Go through the material below and copy all lines with "capture".

Records supplied:
-----

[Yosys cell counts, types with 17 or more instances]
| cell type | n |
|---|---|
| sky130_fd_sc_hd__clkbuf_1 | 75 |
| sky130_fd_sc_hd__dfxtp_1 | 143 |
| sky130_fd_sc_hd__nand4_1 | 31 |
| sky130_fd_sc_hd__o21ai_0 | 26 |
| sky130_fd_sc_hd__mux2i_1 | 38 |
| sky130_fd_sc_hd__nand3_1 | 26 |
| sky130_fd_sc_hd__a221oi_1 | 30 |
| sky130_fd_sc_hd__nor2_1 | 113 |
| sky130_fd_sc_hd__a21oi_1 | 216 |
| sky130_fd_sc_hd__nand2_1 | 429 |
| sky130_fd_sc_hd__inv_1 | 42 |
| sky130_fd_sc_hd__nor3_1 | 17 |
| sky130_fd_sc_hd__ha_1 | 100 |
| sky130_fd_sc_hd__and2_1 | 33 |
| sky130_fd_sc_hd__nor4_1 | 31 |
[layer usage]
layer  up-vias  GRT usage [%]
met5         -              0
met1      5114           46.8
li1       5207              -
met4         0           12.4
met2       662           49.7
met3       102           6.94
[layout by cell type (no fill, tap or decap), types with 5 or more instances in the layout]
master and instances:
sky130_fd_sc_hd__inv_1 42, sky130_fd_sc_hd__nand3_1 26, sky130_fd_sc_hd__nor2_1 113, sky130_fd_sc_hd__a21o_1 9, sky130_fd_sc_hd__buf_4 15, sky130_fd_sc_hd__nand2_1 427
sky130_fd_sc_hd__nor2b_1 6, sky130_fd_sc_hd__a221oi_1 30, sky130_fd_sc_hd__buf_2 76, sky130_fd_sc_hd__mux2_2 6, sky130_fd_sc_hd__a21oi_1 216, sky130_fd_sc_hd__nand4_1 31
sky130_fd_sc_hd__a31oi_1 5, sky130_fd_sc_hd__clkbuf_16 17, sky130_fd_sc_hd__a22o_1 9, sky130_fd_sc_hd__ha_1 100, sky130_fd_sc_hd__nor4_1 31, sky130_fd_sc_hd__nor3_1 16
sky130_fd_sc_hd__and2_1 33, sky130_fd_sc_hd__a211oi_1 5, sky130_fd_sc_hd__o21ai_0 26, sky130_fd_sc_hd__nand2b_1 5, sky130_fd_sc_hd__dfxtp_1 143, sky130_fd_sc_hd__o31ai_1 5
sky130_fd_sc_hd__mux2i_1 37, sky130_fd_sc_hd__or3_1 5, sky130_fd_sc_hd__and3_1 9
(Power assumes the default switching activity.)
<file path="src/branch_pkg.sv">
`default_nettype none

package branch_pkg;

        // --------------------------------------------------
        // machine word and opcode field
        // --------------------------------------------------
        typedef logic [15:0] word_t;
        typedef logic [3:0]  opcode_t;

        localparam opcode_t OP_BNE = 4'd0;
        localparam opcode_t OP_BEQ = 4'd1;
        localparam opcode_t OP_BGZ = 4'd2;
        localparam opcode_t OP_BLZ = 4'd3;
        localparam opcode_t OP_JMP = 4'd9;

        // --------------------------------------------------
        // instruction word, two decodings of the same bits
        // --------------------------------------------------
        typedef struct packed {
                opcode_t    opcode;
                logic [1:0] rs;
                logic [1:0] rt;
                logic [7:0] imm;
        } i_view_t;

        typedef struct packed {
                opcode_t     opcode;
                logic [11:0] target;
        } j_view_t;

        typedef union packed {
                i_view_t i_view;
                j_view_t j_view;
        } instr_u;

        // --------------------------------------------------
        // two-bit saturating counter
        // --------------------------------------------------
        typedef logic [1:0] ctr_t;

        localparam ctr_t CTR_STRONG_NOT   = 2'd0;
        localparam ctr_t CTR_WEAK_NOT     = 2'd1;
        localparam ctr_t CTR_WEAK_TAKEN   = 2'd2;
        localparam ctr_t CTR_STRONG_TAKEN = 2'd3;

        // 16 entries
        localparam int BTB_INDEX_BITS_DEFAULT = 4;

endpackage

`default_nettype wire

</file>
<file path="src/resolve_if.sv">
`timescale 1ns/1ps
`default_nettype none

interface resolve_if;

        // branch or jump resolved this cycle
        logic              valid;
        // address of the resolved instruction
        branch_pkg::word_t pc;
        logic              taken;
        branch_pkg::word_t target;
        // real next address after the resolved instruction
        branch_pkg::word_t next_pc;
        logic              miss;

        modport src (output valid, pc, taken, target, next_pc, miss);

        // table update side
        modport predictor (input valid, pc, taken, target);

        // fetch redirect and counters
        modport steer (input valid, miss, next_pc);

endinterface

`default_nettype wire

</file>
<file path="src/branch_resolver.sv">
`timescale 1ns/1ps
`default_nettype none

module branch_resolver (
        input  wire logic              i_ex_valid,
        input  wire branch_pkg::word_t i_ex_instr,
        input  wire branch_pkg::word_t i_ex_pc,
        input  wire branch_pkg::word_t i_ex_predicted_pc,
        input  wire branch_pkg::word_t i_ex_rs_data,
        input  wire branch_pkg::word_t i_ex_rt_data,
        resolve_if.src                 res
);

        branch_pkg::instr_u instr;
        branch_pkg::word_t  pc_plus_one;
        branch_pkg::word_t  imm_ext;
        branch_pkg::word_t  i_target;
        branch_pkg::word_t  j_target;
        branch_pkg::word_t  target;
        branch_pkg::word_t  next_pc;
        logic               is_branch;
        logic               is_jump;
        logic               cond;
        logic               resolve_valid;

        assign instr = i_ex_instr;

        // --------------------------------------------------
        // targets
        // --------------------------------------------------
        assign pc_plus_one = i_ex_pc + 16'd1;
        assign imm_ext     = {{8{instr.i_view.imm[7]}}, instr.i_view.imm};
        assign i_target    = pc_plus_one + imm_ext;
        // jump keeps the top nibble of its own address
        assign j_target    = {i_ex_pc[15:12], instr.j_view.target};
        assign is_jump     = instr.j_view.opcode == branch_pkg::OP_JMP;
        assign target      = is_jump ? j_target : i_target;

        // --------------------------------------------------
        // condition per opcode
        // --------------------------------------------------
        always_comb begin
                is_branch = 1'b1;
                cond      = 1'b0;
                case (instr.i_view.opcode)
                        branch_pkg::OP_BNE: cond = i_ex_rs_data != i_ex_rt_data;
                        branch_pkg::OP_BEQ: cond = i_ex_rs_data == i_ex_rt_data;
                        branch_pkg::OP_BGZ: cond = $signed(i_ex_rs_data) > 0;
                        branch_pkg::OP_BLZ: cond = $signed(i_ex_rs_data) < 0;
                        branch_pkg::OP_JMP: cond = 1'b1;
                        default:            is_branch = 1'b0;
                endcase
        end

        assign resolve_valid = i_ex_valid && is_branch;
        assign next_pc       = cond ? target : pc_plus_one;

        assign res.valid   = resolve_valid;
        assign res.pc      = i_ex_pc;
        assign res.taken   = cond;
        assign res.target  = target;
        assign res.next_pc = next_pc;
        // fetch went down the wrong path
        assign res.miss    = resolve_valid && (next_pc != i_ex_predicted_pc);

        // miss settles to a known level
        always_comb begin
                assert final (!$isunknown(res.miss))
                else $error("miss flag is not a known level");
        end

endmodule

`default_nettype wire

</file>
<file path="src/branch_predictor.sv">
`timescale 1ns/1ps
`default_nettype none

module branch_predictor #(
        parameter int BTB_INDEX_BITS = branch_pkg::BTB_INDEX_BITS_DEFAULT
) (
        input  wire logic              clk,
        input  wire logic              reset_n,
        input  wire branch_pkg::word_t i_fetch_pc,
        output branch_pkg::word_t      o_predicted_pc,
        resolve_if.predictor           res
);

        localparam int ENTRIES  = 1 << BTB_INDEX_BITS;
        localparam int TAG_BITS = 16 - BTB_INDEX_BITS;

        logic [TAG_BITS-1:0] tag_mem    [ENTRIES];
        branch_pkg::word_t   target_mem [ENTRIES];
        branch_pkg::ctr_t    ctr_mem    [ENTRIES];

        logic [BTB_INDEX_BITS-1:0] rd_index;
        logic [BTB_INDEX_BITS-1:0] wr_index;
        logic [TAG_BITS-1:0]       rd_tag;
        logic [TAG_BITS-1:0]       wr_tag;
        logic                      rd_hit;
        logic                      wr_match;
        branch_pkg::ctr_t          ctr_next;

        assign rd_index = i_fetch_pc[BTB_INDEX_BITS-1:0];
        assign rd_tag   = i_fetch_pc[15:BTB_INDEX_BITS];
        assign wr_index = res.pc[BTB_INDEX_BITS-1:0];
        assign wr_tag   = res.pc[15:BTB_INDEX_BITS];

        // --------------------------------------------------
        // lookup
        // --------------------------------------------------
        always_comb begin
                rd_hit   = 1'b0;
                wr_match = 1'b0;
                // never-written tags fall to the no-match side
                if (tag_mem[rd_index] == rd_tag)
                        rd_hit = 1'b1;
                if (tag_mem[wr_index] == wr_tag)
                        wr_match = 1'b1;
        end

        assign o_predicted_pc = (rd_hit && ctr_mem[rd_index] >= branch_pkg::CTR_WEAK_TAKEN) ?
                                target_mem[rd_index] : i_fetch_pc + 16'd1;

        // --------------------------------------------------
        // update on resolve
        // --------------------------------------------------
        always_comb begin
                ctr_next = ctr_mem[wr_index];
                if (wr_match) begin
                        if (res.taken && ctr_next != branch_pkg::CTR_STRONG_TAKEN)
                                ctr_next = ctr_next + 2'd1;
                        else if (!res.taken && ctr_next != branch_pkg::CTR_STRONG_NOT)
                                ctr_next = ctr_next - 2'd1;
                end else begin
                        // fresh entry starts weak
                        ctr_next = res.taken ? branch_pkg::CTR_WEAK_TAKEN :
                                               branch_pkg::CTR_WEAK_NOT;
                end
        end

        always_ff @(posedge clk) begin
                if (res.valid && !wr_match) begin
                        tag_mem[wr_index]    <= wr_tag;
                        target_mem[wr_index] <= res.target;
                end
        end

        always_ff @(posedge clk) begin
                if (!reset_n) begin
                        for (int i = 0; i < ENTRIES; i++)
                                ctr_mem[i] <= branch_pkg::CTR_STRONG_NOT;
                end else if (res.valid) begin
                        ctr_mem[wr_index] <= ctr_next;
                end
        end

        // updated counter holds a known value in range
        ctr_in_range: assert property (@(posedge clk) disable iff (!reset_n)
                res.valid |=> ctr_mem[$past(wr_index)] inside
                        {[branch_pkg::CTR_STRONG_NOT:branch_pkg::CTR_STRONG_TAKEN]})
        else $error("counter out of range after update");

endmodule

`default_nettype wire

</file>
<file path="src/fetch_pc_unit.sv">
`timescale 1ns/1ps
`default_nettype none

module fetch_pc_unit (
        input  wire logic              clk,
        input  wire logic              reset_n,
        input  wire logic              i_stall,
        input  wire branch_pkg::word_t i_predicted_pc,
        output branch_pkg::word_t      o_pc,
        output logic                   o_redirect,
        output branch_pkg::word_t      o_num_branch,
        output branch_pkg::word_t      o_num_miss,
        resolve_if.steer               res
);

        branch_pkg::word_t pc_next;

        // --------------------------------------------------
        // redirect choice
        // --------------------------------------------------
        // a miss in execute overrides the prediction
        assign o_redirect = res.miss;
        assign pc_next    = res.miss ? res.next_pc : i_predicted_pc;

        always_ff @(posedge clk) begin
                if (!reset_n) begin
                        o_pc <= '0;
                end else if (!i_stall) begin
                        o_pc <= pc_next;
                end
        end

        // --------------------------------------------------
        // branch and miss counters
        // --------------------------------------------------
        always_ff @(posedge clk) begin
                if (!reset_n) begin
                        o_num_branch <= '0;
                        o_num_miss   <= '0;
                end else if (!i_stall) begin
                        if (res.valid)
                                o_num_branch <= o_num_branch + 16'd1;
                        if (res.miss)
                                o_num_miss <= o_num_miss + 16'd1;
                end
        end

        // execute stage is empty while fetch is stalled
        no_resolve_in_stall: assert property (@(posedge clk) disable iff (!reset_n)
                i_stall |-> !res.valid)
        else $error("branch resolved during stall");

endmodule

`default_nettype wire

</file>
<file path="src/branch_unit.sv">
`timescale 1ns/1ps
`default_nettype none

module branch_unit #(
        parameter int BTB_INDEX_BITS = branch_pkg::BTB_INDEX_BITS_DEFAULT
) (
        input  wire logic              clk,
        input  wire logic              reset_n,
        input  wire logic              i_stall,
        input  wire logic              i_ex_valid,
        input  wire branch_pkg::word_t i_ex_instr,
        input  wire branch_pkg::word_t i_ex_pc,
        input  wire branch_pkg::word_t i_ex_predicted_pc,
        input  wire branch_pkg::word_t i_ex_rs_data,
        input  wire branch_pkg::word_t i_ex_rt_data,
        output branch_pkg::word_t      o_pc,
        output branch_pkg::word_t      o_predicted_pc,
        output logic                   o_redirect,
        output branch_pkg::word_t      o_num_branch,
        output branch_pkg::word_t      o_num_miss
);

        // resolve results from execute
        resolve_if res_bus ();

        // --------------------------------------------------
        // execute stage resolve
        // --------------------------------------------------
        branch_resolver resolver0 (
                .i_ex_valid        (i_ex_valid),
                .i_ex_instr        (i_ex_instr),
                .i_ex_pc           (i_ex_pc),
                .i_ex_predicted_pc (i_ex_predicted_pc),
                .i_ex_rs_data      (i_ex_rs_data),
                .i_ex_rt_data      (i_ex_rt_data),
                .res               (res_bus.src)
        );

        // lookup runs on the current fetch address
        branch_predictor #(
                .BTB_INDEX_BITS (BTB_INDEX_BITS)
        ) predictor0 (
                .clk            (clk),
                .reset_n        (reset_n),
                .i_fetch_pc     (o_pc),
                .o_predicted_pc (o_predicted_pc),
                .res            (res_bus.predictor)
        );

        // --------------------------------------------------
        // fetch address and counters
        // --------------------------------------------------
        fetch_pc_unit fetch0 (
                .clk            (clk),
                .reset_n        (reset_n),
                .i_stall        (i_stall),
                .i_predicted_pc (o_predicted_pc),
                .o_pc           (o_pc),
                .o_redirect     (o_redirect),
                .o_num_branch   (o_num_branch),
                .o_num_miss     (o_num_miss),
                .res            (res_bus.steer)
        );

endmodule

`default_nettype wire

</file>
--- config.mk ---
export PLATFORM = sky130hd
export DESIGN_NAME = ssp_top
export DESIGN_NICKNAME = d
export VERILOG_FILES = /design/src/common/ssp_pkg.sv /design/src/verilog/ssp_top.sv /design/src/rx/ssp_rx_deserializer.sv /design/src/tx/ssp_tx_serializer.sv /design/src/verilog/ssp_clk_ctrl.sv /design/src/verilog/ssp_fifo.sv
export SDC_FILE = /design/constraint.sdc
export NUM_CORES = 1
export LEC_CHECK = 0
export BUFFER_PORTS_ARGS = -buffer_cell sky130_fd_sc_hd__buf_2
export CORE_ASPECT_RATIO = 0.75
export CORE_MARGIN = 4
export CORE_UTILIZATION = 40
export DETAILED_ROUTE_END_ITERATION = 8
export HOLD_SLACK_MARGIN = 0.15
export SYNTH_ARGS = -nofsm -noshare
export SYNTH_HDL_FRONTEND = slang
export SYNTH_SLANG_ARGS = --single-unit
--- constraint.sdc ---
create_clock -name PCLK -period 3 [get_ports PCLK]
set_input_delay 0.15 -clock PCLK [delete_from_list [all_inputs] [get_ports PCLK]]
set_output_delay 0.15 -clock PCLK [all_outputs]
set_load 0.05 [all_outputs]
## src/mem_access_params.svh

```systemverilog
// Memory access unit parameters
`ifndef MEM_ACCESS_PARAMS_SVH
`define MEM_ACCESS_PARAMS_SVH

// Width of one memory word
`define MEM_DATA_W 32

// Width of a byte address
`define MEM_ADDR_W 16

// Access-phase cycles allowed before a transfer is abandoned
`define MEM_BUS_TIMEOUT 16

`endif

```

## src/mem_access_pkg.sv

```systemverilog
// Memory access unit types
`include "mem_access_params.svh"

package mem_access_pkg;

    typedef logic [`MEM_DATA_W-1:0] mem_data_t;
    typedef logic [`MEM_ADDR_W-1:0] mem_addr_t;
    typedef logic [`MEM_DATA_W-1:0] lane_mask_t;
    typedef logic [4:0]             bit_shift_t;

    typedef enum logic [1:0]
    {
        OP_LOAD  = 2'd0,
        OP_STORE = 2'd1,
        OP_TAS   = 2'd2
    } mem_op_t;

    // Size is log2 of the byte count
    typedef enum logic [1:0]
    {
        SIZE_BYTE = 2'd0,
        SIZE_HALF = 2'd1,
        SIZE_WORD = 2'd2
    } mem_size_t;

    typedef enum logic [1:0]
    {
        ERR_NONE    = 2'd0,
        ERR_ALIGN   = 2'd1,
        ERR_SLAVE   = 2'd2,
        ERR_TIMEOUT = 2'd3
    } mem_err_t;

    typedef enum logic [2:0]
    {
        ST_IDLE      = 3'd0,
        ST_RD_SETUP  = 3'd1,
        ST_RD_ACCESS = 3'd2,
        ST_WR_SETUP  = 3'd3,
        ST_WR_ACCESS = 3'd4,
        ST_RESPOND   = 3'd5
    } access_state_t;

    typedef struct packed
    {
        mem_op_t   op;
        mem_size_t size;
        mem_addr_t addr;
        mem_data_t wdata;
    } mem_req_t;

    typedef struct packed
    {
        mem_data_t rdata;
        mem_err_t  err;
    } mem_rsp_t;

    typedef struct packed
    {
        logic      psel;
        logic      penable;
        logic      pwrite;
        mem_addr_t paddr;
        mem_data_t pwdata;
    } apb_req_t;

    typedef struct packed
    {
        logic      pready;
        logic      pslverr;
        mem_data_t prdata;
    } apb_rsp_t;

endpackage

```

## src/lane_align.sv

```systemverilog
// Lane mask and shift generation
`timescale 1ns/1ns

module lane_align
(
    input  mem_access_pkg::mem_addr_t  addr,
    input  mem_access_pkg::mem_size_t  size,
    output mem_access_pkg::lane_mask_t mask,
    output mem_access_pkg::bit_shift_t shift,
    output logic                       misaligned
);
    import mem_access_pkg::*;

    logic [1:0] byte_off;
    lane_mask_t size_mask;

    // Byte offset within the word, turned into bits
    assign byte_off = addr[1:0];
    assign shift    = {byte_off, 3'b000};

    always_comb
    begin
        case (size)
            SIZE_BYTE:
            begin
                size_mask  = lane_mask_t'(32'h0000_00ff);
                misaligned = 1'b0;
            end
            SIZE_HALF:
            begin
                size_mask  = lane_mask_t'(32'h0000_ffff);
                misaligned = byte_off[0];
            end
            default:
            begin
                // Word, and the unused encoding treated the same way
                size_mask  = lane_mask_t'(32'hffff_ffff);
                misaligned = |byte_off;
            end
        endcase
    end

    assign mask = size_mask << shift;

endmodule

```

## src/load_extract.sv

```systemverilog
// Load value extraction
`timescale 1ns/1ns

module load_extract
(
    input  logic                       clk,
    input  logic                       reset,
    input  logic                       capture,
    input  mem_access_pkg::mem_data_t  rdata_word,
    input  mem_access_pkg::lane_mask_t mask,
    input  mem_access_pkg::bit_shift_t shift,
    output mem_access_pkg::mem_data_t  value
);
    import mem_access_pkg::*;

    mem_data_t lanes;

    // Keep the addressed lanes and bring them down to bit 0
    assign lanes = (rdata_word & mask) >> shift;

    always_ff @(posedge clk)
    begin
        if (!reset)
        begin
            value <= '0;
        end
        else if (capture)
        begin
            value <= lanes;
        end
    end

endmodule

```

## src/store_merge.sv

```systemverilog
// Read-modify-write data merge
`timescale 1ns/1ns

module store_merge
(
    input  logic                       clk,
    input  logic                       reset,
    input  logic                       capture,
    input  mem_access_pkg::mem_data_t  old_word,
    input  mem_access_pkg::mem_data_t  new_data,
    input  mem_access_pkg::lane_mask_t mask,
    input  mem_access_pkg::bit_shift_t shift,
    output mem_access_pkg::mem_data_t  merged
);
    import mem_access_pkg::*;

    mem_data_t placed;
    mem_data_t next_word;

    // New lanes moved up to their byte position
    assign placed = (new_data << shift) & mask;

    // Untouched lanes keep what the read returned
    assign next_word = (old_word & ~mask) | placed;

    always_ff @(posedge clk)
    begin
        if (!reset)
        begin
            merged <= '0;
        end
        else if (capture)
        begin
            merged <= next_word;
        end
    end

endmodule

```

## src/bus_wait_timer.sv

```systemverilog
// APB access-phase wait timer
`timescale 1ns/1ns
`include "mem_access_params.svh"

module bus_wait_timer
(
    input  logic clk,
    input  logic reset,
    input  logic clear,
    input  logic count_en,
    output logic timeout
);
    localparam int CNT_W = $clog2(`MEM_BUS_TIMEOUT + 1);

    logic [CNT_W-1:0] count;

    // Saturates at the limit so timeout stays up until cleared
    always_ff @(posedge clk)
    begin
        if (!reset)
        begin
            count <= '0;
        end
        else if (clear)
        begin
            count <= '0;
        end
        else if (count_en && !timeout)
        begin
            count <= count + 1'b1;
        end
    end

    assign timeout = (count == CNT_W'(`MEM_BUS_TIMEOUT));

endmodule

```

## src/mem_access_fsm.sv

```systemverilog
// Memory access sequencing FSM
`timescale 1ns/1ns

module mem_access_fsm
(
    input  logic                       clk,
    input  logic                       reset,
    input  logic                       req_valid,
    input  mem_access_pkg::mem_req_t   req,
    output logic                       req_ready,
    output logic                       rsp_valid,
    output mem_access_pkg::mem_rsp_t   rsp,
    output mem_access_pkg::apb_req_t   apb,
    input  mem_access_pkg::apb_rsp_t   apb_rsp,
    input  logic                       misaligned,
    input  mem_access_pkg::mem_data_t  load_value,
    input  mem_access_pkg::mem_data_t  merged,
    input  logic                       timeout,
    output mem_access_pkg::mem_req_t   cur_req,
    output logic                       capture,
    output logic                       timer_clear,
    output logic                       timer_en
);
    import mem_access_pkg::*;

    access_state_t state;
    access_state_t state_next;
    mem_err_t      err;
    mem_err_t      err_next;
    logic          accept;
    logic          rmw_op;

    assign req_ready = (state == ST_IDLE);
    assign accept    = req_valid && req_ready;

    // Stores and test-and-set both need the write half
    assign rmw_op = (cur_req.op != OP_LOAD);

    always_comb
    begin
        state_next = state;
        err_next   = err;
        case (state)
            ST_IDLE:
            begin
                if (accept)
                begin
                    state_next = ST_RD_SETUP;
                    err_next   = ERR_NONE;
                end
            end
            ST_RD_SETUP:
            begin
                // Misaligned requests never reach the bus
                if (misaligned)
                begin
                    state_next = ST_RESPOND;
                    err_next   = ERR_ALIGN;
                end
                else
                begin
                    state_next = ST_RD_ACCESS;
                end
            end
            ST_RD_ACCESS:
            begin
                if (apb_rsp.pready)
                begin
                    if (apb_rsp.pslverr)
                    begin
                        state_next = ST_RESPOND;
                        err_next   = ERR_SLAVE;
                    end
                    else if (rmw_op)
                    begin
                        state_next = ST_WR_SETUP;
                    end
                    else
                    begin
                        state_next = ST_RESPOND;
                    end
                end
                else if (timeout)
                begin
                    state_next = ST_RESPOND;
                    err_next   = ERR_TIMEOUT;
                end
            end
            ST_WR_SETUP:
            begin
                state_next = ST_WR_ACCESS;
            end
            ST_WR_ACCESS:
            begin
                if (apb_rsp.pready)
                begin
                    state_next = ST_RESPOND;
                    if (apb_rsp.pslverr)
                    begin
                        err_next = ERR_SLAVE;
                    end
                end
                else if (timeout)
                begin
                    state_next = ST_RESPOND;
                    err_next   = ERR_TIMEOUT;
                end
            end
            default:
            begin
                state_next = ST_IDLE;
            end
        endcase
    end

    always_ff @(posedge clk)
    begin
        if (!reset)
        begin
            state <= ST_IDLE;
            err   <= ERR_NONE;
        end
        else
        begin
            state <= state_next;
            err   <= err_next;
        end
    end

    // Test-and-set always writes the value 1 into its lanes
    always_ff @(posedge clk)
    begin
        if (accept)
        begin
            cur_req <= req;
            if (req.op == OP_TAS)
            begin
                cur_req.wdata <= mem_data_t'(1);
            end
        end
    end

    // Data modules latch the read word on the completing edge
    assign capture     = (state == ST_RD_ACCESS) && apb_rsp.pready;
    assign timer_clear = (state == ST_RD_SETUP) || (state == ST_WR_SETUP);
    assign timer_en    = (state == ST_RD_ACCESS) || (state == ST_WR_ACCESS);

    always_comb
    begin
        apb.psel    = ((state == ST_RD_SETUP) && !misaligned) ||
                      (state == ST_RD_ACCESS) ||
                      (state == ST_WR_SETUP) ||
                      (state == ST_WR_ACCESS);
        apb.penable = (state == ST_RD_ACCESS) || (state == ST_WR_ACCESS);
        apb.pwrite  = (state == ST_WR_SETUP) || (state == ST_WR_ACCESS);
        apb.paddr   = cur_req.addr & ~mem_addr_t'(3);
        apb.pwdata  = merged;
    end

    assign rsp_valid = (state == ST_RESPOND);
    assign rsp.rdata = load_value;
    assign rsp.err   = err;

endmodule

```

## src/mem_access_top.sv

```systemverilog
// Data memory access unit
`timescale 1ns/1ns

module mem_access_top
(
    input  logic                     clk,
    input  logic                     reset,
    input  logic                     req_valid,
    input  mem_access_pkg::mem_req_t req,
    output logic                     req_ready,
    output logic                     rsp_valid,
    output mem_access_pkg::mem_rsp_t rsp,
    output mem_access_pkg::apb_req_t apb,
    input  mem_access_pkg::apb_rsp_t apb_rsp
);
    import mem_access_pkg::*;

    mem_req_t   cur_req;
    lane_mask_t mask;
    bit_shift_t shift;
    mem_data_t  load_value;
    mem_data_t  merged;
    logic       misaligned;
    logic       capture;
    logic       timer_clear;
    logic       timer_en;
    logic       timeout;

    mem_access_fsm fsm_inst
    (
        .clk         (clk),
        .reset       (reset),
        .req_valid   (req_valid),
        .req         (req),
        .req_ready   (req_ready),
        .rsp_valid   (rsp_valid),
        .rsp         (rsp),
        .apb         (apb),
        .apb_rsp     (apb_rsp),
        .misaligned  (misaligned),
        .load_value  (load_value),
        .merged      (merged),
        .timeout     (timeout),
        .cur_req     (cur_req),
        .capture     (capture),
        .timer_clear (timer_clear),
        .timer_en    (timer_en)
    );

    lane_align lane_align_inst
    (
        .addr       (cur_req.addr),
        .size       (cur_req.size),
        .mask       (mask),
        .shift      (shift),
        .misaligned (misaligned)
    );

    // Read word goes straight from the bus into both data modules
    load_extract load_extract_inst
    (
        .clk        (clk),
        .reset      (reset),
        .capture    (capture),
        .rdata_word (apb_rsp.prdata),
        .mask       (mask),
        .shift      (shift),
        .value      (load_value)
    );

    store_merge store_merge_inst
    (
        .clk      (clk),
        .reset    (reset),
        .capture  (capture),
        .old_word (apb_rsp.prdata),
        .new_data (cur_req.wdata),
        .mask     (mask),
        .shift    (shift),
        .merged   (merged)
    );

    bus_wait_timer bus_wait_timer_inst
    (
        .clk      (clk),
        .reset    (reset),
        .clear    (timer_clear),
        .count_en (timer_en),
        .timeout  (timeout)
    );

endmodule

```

-----

Solution to the exercise:
    input  logic                       capture,
        else if (capture)
    input  logic                       capture,
        else if (capture)
    output logic                       capture,
    assign capture     = (state == ST_RD_ACCESS) && apb_rsp.pready;
    logic       capture;
        .capture     (capture),
        .capture    (capture),
        .capture  (capture),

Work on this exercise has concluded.